Well... maybe not that simple:

$ ./docsearch run ../docsearch-configs/configs/mdanalysis.json
...
algoliasearch.exceptions.RequestException: Record quota exceeded. Change plan or delete records.

Nb hits: 10415
previous nb_hits: 85975

Will need to see how to work within these limitations.

hmacdope commented 3 years ago

I don’t know much about algolia but could a lack of quota be why it’s not being indexed?

On Sat, 9 Oct 2021 at 2:05 pm, Oliver Beckstein @.***> wrote:

Well... maybe not that simple:

$ ./docsearch run ../docsearch-configs/configs/mdanalysis.json ... algoliasearch.exceptions.RequestException: Record quota exceeded. Change plan or delete records.

Nb hits: 10415 previous nb_hits: 85975

Will need to see how to work within these limitations.

— You are receiving this because you commented. Reply to this email directly, view it on GitHub https://github.com/MDAnalysis/MDAnalysis.github.io/issues/202#issuecomment-939213146, or unsubscribe https://github.com/notifications/unsubscribe-auth/AF3RHC6P76S6BRLSBOZHBUDUF6WORANCNFSM5E27VQHA .

-- Hugo MacDermott-Opeskin PhD Candidate, RSC ANU Email: @. @.>

orbeckst commented 3 years ago

I don't think this applies when you're running through their infrastructure as an approved open source documentation site.

What I am trying is to use their "commercial" analytics infrastructure on the free plan with our own scraped index. I am really only interested in running the scraper and seeing how changing the config file changes what it picks up. If I find some time I'll just try to disable the sending of results and retain the local index building.

orbeckst commented 3 years ago

To run docsearch without commiting changes to the actual index, see https://github.com/orbeckst/docsearch-scraper/pull/1 for the required code change.

orbeckst commented 3 years ago

Sitemaps for multiple projects are now broken because a release string was inserted into the URL even though this does not reflect the deployment URL. My suspicion is that something changed in the sphinx_sitemap plugin or in our Sphinx configuration.

It seems unlikely that this is due to the GH actions workflow because PMDA (which has been using Travis and not actions) also hast the same problem.

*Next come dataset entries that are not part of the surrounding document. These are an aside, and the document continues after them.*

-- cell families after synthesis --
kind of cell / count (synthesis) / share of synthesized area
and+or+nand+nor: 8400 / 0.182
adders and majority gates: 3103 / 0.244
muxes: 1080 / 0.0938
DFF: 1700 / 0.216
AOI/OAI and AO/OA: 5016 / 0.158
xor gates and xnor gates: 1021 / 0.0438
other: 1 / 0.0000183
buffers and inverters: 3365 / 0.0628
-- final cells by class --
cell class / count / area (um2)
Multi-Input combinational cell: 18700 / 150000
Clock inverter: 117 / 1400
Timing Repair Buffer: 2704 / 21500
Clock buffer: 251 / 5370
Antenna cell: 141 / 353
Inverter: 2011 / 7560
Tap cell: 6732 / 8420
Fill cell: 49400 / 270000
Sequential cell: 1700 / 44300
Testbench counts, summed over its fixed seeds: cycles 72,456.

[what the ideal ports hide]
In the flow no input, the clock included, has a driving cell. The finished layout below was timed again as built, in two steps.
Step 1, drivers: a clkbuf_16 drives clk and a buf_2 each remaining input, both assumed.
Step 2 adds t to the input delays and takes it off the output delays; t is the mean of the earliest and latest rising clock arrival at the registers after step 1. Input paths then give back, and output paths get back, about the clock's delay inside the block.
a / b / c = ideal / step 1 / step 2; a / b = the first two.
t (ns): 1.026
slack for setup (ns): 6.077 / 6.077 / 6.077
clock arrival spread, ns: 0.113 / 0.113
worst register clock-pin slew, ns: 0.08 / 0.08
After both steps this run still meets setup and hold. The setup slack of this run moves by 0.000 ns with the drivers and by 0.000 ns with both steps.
Context: an optimization exercise on an open-source flow, tuned for small area, a short achievable clock period and few clock cycles per item. The choices shown serve that exercise and are no tape-out recipe. Function was checked by simulation only, so behaviour that the tests miss may differ from the original. Power figures rest on the tool's default switching activity, not on a simulated workload.

==> flow/design.v <==
`timescale 1ns/10ps
module IOTDF( clk, rst, in_en, iot_in, fn_sel, busy, valid, iot_out);
    input          clk;
    input          rst;
    input          in_en;
    input  [7:0]   iot_in;
    input  [2:0]   fn_sel;
    output         busy;
    output         valid;
    output [127:0] iot_out;
    reg  [3:0]   cnt;       
    reg  [7:0]   d0;        
    reg  [7:0]   d1;        
    reg  [11:0]  s;         
    reg          first;     
    reg          g_sel;     
    reg          f_sel;     
    reg          last;      
    reg          o_valid;
    reg  [127:0] o_data;
    assign busy    = 1'b0;
    assign valid   = o_valid;
    assign iot_out = o_data;
    wire start = (cnt == 4'd0);
    wire [5:0] fs = d0[7:2] ^ d0[5:0] ^ s[7:2];
    wire [5:0] fc = (d0[7:2] & d0[5:0]) | (d0[7:2] & s[7:2]) | (d0[5:0] & s[7:2]);
    wire [1:0] hs = d0[7:6] ^ s[9:8];
    wire [1:0] hc = d0[7:6] & s[9:8];
    wire [11:0] tp = {s[11:10], hs, fs, d0[1:0]};
    wire [11:0] tq = {1'b0, hc, fc, 1'b0, s[1:0]};
    wire [11:0] t   = tp + tq;
    wire [7:0]  fir = t[11:4];
    wire [4:0] us = d0[7:3] ^ d0[4:0] ^ d1[6:2];
    wire [4:0] uc = (d0[7:3] & d0[4:0]) | (d0[7:3] & d1[6:2]) | (d0[4:0] & d1[6:2]);
    wire       hus = d0[5] ^ d1[7];
    wire       huc = d0[5] & d1[7];
    wire [11:0] up = {1'b0, d0[7:6], hus, us, d0[2:0]};
    wire [11:0] uq = {2'b00, huc, uc, 1'b1, d1[1:0], 1'b0};
    wire [11:0] s_nxt = up + uq;
    wire        p = o_data[0] & ~first;
    reg  [7:0]  gray;
    integer i;
    always @(*) begin
        gray[7] = p ^ d0[7];
        for (i = 6; i >= 0; i = i - 1) gray[i] = gray[i+1] ^ d0[i];
    end
    wire [7:0] res = ({8{g_sel}} & gray) | ({8{f_sel}} & fir);
    always @(posedge clk) begin
        d0    <= iot_in;
        d1    <= start ? 8'd0 : d0;
        s     <= start ? 12'd8 : s_nxt;
        first <= start;
        g_sel <= (fn_sel == 3'b001);
        f_sel <= (fn_sel == 3'b010);
        o_data <= {o_data[119:0], res};
        if (rst) begin
            cnt     <= 4'd0;
            last    <= 1'b0;
            o_valid <= 1'b0;
        end else begin
            if (in_en) cnt <= cnt + 4'd1;
            last    <= in_en & (cnt == 4'd15);
            o_valid <= last;
        end
    end
endmodule
What follows belongs to an exercise in optimizing a design on an open flow for small area; a production flow would make more cautious choices. The RTL was checked by simulation tests, not by an equivalence proof against the original design. The flow treats the clock pin as an ideal source. Dropping or thinning the clock tree relies on that and would not hold on a real chip. Power is estimated from default activity; no workload was simulated.

== north ==
==> flow/design.v (excerpt) <==
module detection_counter_keeper(in_reset, in_count_increment,
displ0, displ1, displ2, displ3, displ4, displ5);
For scale: about 150 cells after synthesis, about 24 flip-flops, roughly 50 I/O pins, about 1200 um^2 of cells after synthesis.
==> module digit_units, before the edit <==
module digit_units(s, wrap, seg, n, is9);
input [3:0] s;
input wrap;
output [6:0] seg;
output [3:0] n;
output is9;
localparam [111:0] SEG  = 112'hf0c5ceecc44cc0050a0a04444;
localparam [63:0]  NEXT = 64'h5858cccc4c33f0f0;
localparam [15:0]  IS9  = 16'h202;
genvar i;
generate
  for (i = 0; i < 7; i = i + 1) begin : g
    assign seg[i] = SEG[16*i + s];
  end
endgenerate
assign n[0] = NEXT[0 + s];
assign n[1] = NEXT[16 + s] | wrap;
assign n[2] = NEXT[32 + s];
assign n[3] = NEXT[48 + s];
assign is9 = IS9[s];
endmodule
What follows belongs to an exercise in optimizing a design on an open flow for small area, a short achievable clock period and few clock cycles per item; a production flow would make more cautious choices.
Only simulation tests tie the RTL to the original design; equivalence was not proved.
Power is estimated from default activity; no workload was simulated.

File: run.sh
#!/bin/bash
# synth_recipe.tcl (not shown) runs the flow's synth.tcl, then flattens the netlist and writes it again
# the make line also repeats each setting of config.mk as NAME=value (left out here)
make -C /OpenROAD-flow-scripts/flow DESIGN_CONFIG=/design/flow/config.mk WORK_HOME=/design/flow/orfs CLKGATE_MAP_FILE= SYNTH_SCRIPT=/design/flow/synth_recipe.tcl finish
File: config.mk
export PLATFORM = sky130hd
export DESIGN_NAME = geofence
export DESIGN_NICKNAME = geofence
export VERILOG_FILES = /design/flow/design.v
export SDC_FILE = /design/flow/constraint.sdc
export NUM_CORES = 4
export LEC_CHECK = 0
export ABC_AREA = 1
export CAP_MARGIN = 20
export CORE_MARGIN = 2
export CORE_UTILIZATION = 60
export PLACE_DENSITY = 0.75
export SETUP_SLACK_MARGIN = 4.0
export SLEW_MARGIN = 20
File: constraint.sdc
create_clock -name core_clock -period 8.0 [get_ports {clk}]
set_input_delay 1.6000 -clock core_clock [delete_from_list [all_inputs] [get_ports {clk}]]
set_output_delay 1.6000 -clock core_clock [all_outputs]
set_load 0.01 [all_outputs]
Context: an optimization exercise on an open-source flow, tuned for small area, a short achievable clock period and few clock cycles. The choices shown serve that exercise and are no tape-out recipe. No functional check of the RTL was part of any run shown here. Power figures rest on the tool's default switching activity, not on a simulated workload.

`flow/config.mk`:
```
export PLATFORM = sky130hd
export DESIGN_NAME = is_prime
export DESIGN_NICKNAME = is_prime
export VERILOG_FILES = /design/flow/design.v
export SDC_FILE = /design/flow/constraint.sdc
export NUM_CORES = 4
export LEC_CHECK = 0
export ABC_CLOCK_PERIOD_IN_PS = 3000
export CAP_MARGIN = 20
export CORE_MARGIN = 2
export CORE_UTILIZATION = 40
export SETUP_SLACK_MARGIN = 1.3
export SLEW_MARGIN = 20
```
`flow/constraint.sdc`:
```
create_clock -name core_clock -period 5.0 [get_ports {clk}]
set_input_delay 1.0000 -clock core_clock [delete_from_list [all_inputs] [get_ports {clk}]]
set_output_delay 1.0000 -clock core_clock [all_outputs]
set_load 0.01 [all_outputs]
```
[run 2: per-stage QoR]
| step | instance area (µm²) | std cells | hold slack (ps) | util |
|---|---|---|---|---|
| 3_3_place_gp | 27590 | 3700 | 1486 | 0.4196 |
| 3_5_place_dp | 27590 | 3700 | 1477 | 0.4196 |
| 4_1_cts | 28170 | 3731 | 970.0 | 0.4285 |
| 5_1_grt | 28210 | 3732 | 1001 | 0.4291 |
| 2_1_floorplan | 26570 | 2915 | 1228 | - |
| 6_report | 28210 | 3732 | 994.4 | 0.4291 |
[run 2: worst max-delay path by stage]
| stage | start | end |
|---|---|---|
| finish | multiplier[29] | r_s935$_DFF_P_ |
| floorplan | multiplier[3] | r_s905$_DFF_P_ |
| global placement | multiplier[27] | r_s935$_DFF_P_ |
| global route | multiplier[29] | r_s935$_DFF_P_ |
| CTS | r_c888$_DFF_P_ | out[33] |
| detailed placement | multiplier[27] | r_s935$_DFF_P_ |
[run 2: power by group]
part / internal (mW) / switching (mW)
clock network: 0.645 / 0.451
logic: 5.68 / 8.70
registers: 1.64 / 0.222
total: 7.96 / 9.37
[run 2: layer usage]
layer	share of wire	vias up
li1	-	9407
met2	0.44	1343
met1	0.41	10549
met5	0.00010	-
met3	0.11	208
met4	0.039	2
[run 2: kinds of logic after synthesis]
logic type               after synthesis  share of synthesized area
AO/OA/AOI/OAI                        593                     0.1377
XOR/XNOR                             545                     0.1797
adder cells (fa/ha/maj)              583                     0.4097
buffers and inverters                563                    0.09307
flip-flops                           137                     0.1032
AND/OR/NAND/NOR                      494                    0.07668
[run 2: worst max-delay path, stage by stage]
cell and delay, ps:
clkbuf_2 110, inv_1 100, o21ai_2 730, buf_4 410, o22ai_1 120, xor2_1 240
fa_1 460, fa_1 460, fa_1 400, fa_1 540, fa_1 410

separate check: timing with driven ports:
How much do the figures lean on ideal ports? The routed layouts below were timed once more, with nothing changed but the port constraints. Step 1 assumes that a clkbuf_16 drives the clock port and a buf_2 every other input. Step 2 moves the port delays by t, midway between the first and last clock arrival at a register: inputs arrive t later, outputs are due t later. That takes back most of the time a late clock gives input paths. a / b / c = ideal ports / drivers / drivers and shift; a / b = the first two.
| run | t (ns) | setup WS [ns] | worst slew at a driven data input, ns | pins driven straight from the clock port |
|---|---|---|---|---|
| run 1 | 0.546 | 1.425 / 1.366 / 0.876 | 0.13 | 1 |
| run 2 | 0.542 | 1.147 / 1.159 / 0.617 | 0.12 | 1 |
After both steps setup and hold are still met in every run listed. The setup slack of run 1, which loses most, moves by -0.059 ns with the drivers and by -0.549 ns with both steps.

orbeckst commented 3 years ago

Looking at the docs for the sitemap plugin, the solution appears to be set in conf.py

sitemap_url_scheme = "{link}"

so that the version is not included.

orbeckst commented 2 years ago

New PR https://github.com/algolia/docsearch-configs/pull/4751 but there are still many pages that are not showing up. See the PR for notes.

orbeckst commented 2 years ago

With #211 , the changes to the config are done through the Crawler web interface. Initial testing indicates that even after switching to v3 (see PR #212) we still have the same issues that are noted here. Furthermore, I see multiple versions of the docs (1.0.1, 1.1.1, 2.0.0, ...) show up. This should really only be stable.